Magnetic field decay in young radio pulsars

TL;DR

This paper shows that magnetic field decay in young neutron stars can explain observed anomalies in pulsar braking indices, with decay processes linked to crustal physics and cooling stages.

Contribution

It introduces a model where magnetic field decay in hot young neutron stars accounts for anomalous braking indices, connecting decay timescales to crustal electron scattering.

Findings

Magnetic field decay explains observed braking index anomalies.

Decay occurs within a few hundred thousand years, linked to crustal processes.
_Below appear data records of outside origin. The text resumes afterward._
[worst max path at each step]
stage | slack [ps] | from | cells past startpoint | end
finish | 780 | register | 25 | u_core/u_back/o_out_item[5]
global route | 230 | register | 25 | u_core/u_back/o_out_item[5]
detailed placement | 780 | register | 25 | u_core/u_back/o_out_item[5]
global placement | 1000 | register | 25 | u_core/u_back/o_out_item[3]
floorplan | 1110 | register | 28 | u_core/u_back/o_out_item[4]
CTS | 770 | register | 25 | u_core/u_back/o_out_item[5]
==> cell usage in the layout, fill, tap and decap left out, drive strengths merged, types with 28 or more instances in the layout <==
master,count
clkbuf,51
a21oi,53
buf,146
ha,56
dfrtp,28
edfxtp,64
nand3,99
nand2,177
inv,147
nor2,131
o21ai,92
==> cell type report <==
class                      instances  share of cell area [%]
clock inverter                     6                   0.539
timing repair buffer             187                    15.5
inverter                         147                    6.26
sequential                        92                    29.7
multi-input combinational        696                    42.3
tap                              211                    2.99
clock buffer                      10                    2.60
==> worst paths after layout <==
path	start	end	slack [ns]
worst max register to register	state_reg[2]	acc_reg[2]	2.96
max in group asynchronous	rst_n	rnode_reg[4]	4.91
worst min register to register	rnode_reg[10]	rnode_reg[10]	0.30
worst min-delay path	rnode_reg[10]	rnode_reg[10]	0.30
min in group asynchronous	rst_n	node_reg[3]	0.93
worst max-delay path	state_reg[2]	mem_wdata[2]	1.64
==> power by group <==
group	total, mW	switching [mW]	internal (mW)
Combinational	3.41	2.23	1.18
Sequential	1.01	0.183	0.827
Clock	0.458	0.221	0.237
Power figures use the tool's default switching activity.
File: src/hdl/assert_macros.svh
// Concurrent assertion helpers shared by the RTL.
// Both forms are clocked on the given clock and turned off while the reset is low.
`ifndef ASSERT_MACROS_SVH
`define ASSERT_MACROS_SVH

`ifndef SYNTHESIS

// Property must hold at every clock edge outside reset.
`define ASSERT_PROP(lbl, clk, rst_n, prop, msg) \
    lbl: assert property (@(posedge clk) disable iff (!rst_n) (prop)) else $error(msg);

// Condition must never be true at a clock edge outside reset.
`define ASSERT_NEVER(lbl, clk, rst_n, cond, msg) \
    lbl: assert property (@(posedge clk) disable iff (!rst_n) !(cond)) else $error(msg);

`else

`define ASSERT_PROP(lbl, clk, rst_n, prop, msg)
`define ASSERT_NEVER(lbl, clk, rst_n, cond, msg)

`endif

`endif

File: src/hdl/bisv_pkg.sv
`timescale 1ns / 1ps

package bisv_pkg;

    // Field and counter widths
    localparam int WORD_W     = 32;
    localparam int REG_W      = 24;
    localparam int INDEX_BITS = 24;
    localparam int CMP_W      = ((INDEX_BITS > REG_W) ? INDEX_BITS : REG_W) + 1;
    localparam int FIT_W      = ((WORD_W > CMP_W) ? WORD_W : CMP_W) + 2;
    localparam int CFG_IDX_W  = 1;
    localparam int STATUS_W   = 3;

    // Register reset values
    localparam logic [REG_W-1:0] IMAGE_WORDS_RST     = REG_W'(2560);
    localparam logic [REG_W-1:0] MIN_IMAGE_WORDS_RST = REG_W'(2560);

    // Header bytes, least significant first
    localparam logic [7:0] MAGIC_LO = 8'h43;  // 'C'
    localparam logic [7:0] MAGIC_HI = 8'h59;  // 'Y'
    localparam logic [7:0] BUS_CFG  = 8'h1c;
    localparam logic [7:0] IMG_TYPE = 8'hb0;

    // Room that must remain after a section: zero-length word plus entry and checksum
    localparam int FIT_SPARE = 3;

    typedef enum logic [CFG_IDX_W-1:0] {
        CFG_IMAGE_WORDS     = CFG_IDX_W'(0),
        CFG_MIN_IMAGE_WORDS = CFG_IDX_W'(1)
    } t_cfg_reg;

    typedef enum logic [STATUS_W-1:0] {
        ST_OK        = 3'd0,
        ST_TOO_SMALL = 3'd1,
        ST_BAD_MAGIC = 3'd2,
        ST_BAD_BUS   = 3'd3,
        ST_BAD_TYPE  = 3'd4,
        ST_SECTION   = 3'd5,
        ST_CHECKSUM  = 3'd6
    } t_status;

    typedef struct packed {
        logic [REG_W-1:0] image_words;
        logic [REG_W-1:0] min_image_words;
    } t_cfg;

    typedef struct packed {
        t_status           status;
        logic [WORD_W-1:0] computed_sum;
        logic [WORD_W-1:0] entry_address;
        logic              trailing_data;
    } t_verdict;

endpackage
### config.mk
export PLATFORM = sky130hd
export DESIGN_NAME = gpa_table_ram
export DESIGN_NICKNAME = d
export VERILOG_FILES = /design/src/sv/gpa_pkg.sv /design/src/sv/gpa_table_ram.sv
export SDC_FILE = /design/constraint.sdc
export NUM_CORES = 2
export LEC_CHECK = 0
export BUFFER_PORTS_ARGS = -buffer_cell sky130_fd_sc_hd__buf_2
export CAP_MARGIN = 20
export CORE_ASPECT_RATIO = 1.1
export CORE_MARGIN = 3
export CORE_UTILIZATION = 65
export CTS_CLUSTER_DIAMETER = 60
export DETAILED_ROUTE_END_ITERATION = 8
export PLACE_DENSITY = 0.81
export SLEW_MARGIN = 20
export SYNTH_ARGS = -nofsm -noshare
export SYNTH_HDL_FRONTEND = slang
export SYNTH_SLANG_ARGS = --single-unit
### constraint.sdc
create_clock -name clk -period 3.55 [get_ports clk]
set_input_delay 0.1775 -clock clk [delete_from_list [all_inputs] [get_ports clk]]
set_output_delay 0.1775 -clock clk [all_outputs]
set_load 0.01 [all_outputs]
### src/sv/gpa_pkg.sv
// Shared types and constants of the GF(256) parity accumulator.
package gpa_pkg;

  localparam int DEF_MAX_ROWS   = 8;
  localparam int DEF_MAX_LENGTH = 1024;
  localparam int TABLE_BYTES    = 32;
  localparam int ROW_FW         = 3;
  localparam int TIDX_FW        = 5;
  localparam int OFF_FW         = 10;
  localparam int BYTE_W         = 8;
  localparam int CNT_W          = 4;
  localparam logic [CNT_W-1:0] ACTIVE_ROWS_RST = 4'd1;

  typedef enum logic [1:0] {
    OP_LOAD   = 2'd0,
    OP_PRESET = 2'd1,
    OP_ACCUM  = 2'd2,
    OP_READ   = 2'd3
  } op_t;

  typedef enum logic {
    ST_IDLE,
    ST_RUN
  } state_t;

  typedef struct packed {
    logic rd_en;
    logic wr_en;
  } mem_ctl_t;

endpackage

### src/sv/gpa_table_ram.sv
// Nibble product table memory: one write port, two registered read ports.
module gpa_table_ram
  import gpa_pkg::*;
#(
  parameter int DEPTH  = DEF_MAX_ROWS * TABLE_BYTES,
  parameter int ADDR_W = $clog2(DEF_MAX_ROWS * TABLE_BYTES)
) (
  input  logic              clk,
  input  mem_ctl_t          ctl,
  input  logic [ADDR_W-1:0] wr_addr,
  input  logic [BYTE_W-1:0] wr_data,
  input  logic [ADDR_W-1:0] rd_addr_lo,
  input  logic [ADDR_W-1:0] rd_addr_hi,
  output logic [BYTE_W-1:0] rd_data_lo,
  output logic [BYTE_W-1:0] rd_data_hi
);

  logic [BYTE_W-1:0] mem [DEPTH];

  always_ff @(posedge clk) begin
    if (ctl.wr_en) begin
      mem[wr_addr] <= wr_data;
    end
  end

  always_ff @(posedge clk) begin
    if (ctl.rd_en) begin
      rd_data_lo <= mem[rd_addr_lo];
      rd_data_hi <= mem[rd_addr_hi];
    end
  end

endmodule

==> results.json <==
{
  "peakVddDrop_uv": 507,
  "hold_viol_final": 0,
  "vias": 59800,
  "cellPowerDensity_nw_per_um2": 485,
  "worstSkewPairLatency_ns": 0.86,
  "postCtsSetupBuffers": 0,
  "synth_area_per_cell_um2": 20.0,
  "synth_most_common_cell": "edfxtp_1",
  "cp_max_fo": 21,
  "r2r_start": "mem[18][1]$_DFFE_PP_",
  "rsz0062_at_grt": "no",
  "start_util_pct": 65.6,
  "period_minus_slack_ns": 2.98,
  "grt_max_degree": 161,
  "crit_path_end_kind": "register",
  "die_y_um": 411,
  "cpPeakStageDelay_ns": 0.78,
  "synth_fp_nets": 4882,
  "async_flop_share_pct": 0,
  "r2r_end": "rd_data_lo[1]$_DFFE_PP_",
  "cts_sinks": 2064,
  "relSlewSlack_pct": 21.2,
  "worstPathArrival_ns": 3.51,
  "top_layer": "met5",
  "holdCritPathClass": "primary input to register",
  "synth_enable_flop_cells": 2064,
  "final_area_um2": 109000,
  "final_max_slew_viol_count": 0,
  "nNetsFinal": 5310,
  "ant_nets": 0,
  "antenna_found_initial": 26,
  "synth_top_area_share_pct": 63.8,
  "worst_setup_path_start_kind": "primary input",
  "synth_cells": 4847,
  "m1WireLength_um": 95000,
  "finalCritPeriodShare_pct": 83.8,
  "r2r_cells": 6,
  "wl_um": 313000,
  "ys_warn_count": 0,
  "grt_overflow": 0,
  "layout-drive-gt1-share_pct": 36.9,
  "hold_path_depth": 1,
  "wl_per_cell_um": 42.2,
  "grt_pass1_vias": 59400,
  "drv_cap": 0,
  "fp-row-count": 148,
  "synth_cell_types": 64,
  "drtIter0Drc": 10800,
  "place_area_um2": 102000,
  "worstSetupStartpoint": "rd_addr_lo[0]",
  "synthFlopType": "edfxtp_1",
  "ys_ff_latch": 2064,
  "p_leak_nw": 35.0,
  "ioPinCount": 51,
  "synth_area_leaders": "edfxtp_1, mux4_2, mux2i_1",
  "cts_resized": 0,
  "wl_met3_um": 51800,
  "final_cells": 7413,
  "cts-htree-levels": 4,
  "drc": 0,
  "grt_pass1_wl_um": 442000,
  "worstPathRequired_ns": 4.09,
  "cts.clk_slew.worst_paths_ns": 0.06,
  "tightest_slew_ns": 1.18,
  "fmax_mhz": 336,
  "clockBufferDepth": 3,
  "met2_length_um": 141000,
  "die_area_um2": 154000,
  "critPathKind": "primary input to register",
  "hold_end": "mem[13][5]$_DFFE_PP_",
  "finalSetupViolCount": 0,
  "vias_per_cell": 8.06,
  "port-buffer-count": 50,
  "cts_made_buffers": 198,
  "core_area_um2": 148000,
  "area_growth_pct": 12.1,
  "hpwl_um": 200000,
  "synth_common_cells": "edfxtp_1, mux4_2, nor2_1, mux2i_1, clkbuf_1",
  "clockRootBuffer": "clkbuf_16",
  "cts_tree": "built",
  "critPathSlowestCell": "nor3_1",
  "gp_congestion": 0.997,
  "synth_top_area_cell": "edfxtp_1",
  "grtUsageTotal_pct": 41.1,
  "skew_ns": 0.0330,
  "die_x_um": 375,
  "crit_path_cell_trace": "buf_8 > buf_12 > buf_4 > buf_4 > mux4_2 > mux4_2 > nand2_1 > nand2_1 > nor3_1 > nor3_1",
  "synth_area_um2": 97100,
  "yosysSeqAreaShare_pct": 63.8,
  "reg2reg_slack_ns": 0.59,
  "placed_cells": 7019,
  "hold_start": "wr_data[5]",
  "outcome": "finished clean",
  "drtPass1Iterations": 9
}
[layout by cell type (no fill, tap or decap), types with 10 or more instances in the layout]
master,n
a211oi_1,28
a21oi_1,79
a221o_1,10
a221oi_1,32
a22o_1,22
a22oi_1,62
and2_1,12
buf_12,67
buf_2,33
buf_4,502
bufinv_16,17
clkbuf_1,37
clkbuf_16,203
clkinv_1,46
clkinv_2,36
diode_2,31
edfxtp_1,2064
mux2_2,38
mux2i_1,236
mux4_2,1051
nand2_1,114
nand2b_1,10
nand3_1,52
nand4_1,13
nor2_1,298
nor2b_1,27
nor3_1,20
o211ai_1,13
o21ai_0,34
o221ai_1,65
o22ai_1,48
o31ai_1,11
[critical path, delay by kind of cell]
| kind | cells | cell delay, ns |
|---|---|---|
| buffers and inverters | 4 | 1.15 |
| AND/OR/NAND/NOR | 4 | 1.08 |
| multiplexers | 2 | 1.04 |
[per-layer routing]
metal	track usage, %	vias to the layer above
met1	52.3	30200
li1	-	21900
met5	0	-
met2	61.1	6236
met4	24.6	20
met3	15.6	1404
[how the worst max path moves through the flow]
stage,end,slack (ns),depth (start not counted)
3_5_place_dp,rd_data_lo[4]$_DFFE_PP_,-0.16,10
5_1_grt,rd_data_hi[0]$_DFFE_PP_,0.55,6
2_1_floorplan,rd_data_hi[0]$_DFFE_PP_,1.19,9
4_1_cts,rd_data_lo[4]$_DFFE_PP_,0.51,7
6_report,rd_data_lo[6]$_DFFE_PP_,0.57,10
3_3_place_gp,rd_data_lo[4]$_DFFE_PP_,-0.13,10
[sequential cells by signal, indices dropped and copies added, names as in the netlist]
| signal | flops |
|---|---|
| mem | 2048 |
| rd_data_hi | 8 |
| rd_data_lo | 8 |
[repair_timing]
action / CTS / global route
endpoints found under the hold margin: 229 / 0
hold buffers: 5 / 0
setup endpoints to repair: 0 / 0
[kinds of logic (layout without fill, tap and decap cells)]
logic type | after synthesis | in the layout | share of synthesized area (%)
buf+inv | 401 | 986 | 2.73
flops | 2064 | 2064 | 63.8
mux | 1325 | 1325 | 27.2
other cells | 0 | 31 | 0
simple gates | 591 | 591 | 2.69
compound gates | 466 | 466 | 3.53
[cell type report]
class                           count  area, um2
Inverter                            6       26.3
Timing Repair Buffer              623       5540
Sequential cell                  2064      62000
Fill cell                        8026      39300
Tap cell                         1950       2440
Antenna cell                       31       77.6
Clock inverter                    117       1090
Clock buffer                      240       5220
Multi-Input combinational cell   2382      32500
[metrics by stage]
| step | utilization (%) | hold slack, ns | setup slack, ns | setup TNS, ns | power [W] |
|---|---|---|---|---|---|
| 2_1_floorplan | - | 0.276 | 1.19 | 0 | 0.0301 |
| 3_3_place_gp | 69.1 | 0.443 | -0.126 | -0.146 | 0.0320 |
| 3_5_place_dp | 69.1 | 0.444 | -0.155 | -0.231 | 0.0321 |
| 4_1_cts | 73.4 | 0.00928 | 0.509 | 0 | 0.0526 |
| 5_1_grt | 73.5 | 0.0466 | 0.554 | 0 | 0.0538 |
| 6_report | 73.5 | 0.0333 | 0.574 | 0 | 0.0528 |
[where the power goes]
part	total [W]	internal, W	switching, W
logic	0.00482	0.00191	0.00292
registers	0.0270	0.0269	0.0000884
clock network	0.0210	0.0117	0.00928
total	0.0528	0.0405	0.0123
Note: power is estimated with default switching activity, not from simulation.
Later decay due to impurities is slower and consistent with previous studies.

Abstract

The role of magnetic field decay in normal radio pulsars is still debated. In this paper we present results which demonstrate that an episode of magnetic field decay in hot young neutron stars can explain anomalous values of braking indices recently measured for more than a dozen of sources. It is enough to have few tens of per cent of such hot NSs in the total population to explain observables. Relatively rapid decay operates at ages $\lesssim$~few~$\times100$~kyrs with a characteristic timescale of a similar value. We speculate that this decay can be related to electron scattering off phonons in neutron star crusts. This type of decay saturates as a neutron star cools down. Later on, a much slower decay due to crustal impurities dominates. Finally, we demonstrate that this result is in agreement with our early studies.